Task details
Whenever a line contains the string "group", copy it out of the entries.

[Items from a data source]
===

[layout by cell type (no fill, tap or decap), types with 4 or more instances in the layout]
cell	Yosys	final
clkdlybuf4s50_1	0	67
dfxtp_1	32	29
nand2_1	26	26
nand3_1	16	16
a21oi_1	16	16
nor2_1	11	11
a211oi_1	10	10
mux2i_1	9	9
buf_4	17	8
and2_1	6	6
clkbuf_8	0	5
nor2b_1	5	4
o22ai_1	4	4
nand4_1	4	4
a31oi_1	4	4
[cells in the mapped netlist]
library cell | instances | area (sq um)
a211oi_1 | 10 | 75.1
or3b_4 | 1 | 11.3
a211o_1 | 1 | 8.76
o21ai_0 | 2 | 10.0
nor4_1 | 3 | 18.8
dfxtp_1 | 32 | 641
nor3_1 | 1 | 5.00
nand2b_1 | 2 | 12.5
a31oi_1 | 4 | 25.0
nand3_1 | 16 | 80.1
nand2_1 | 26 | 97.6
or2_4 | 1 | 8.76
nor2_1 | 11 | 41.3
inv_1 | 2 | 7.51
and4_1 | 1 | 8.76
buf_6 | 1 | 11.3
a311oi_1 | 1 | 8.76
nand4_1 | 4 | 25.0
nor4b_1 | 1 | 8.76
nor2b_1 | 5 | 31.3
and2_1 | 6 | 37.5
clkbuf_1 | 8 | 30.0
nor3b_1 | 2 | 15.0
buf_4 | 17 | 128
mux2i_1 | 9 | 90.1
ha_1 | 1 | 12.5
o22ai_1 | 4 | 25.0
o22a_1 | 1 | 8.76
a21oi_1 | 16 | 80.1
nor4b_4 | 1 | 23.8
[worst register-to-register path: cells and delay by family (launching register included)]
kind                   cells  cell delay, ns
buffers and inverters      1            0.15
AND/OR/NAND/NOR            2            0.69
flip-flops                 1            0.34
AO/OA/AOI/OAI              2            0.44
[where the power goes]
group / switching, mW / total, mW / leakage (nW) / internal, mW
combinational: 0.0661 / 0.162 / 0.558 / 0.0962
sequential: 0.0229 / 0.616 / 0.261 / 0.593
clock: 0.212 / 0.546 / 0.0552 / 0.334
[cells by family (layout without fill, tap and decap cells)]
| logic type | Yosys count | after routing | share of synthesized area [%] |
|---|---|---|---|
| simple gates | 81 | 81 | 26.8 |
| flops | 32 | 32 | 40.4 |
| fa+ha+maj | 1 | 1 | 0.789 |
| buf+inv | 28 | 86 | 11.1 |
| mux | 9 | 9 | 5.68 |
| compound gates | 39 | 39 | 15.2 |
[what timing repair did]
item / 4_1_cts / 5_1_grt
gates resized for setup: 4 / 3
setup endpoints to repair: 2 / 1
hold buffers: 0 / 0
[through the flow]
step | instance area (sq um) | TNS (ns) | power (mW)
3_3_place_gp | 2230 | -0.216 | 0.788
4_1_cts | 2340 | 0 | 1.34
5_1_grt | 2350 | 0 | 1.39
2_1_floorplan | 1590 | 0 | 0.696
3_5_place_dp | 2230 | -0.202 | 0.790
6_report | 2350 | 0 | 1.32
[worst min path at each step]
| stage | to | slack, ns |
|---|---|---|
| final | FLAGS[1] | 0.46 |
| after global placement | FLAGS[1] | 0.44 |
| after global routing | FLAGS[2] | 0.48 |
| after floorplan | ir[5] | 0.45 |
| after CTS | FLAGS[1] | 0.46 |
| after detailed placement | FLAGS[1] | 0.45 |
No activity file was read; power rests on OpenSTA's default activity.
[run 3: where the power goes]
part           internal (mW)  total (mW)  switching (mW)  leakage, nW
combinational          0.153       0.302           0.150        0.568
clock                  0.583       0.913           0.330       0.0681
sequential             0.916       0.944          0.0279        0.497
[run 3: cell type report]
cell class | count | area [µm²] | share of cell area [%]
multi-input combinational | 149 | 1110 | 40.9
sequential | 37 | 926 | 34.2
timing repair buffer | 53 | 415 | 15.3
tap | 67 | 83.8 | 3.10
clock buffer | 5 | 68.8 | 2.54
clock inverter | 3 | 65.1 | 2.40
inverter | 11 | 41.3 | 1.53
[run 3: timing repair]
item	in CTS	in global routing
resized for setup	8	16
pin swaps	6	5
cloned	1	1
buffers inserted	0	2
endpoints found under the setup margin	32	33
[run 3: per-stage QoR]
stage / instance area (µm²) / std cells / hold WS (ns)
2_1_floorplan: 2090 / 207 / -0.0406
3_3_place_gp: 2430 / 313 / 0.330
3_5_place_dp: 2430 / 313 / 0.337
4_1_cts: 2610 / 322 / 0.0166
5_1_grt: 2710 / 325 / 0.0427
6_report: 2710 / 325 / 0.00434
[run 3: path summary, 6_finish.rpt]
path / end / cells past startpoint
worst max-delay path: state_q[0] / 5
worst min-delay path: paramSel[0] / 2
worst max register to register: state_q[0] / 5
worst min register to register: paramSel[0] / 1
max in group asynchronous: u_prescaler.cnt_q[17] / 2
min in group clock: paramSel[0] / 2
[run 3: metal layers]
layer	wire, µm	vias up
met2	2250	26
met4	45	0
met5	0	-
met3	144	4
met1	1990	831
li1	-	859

===

Answer space
group / switching, mW / total, mW / leakage (nW) / internal, mW
max in group asynchronous: u_prescaler.cnt_q[17] / 2
min in group clock: paramSel[0] / 2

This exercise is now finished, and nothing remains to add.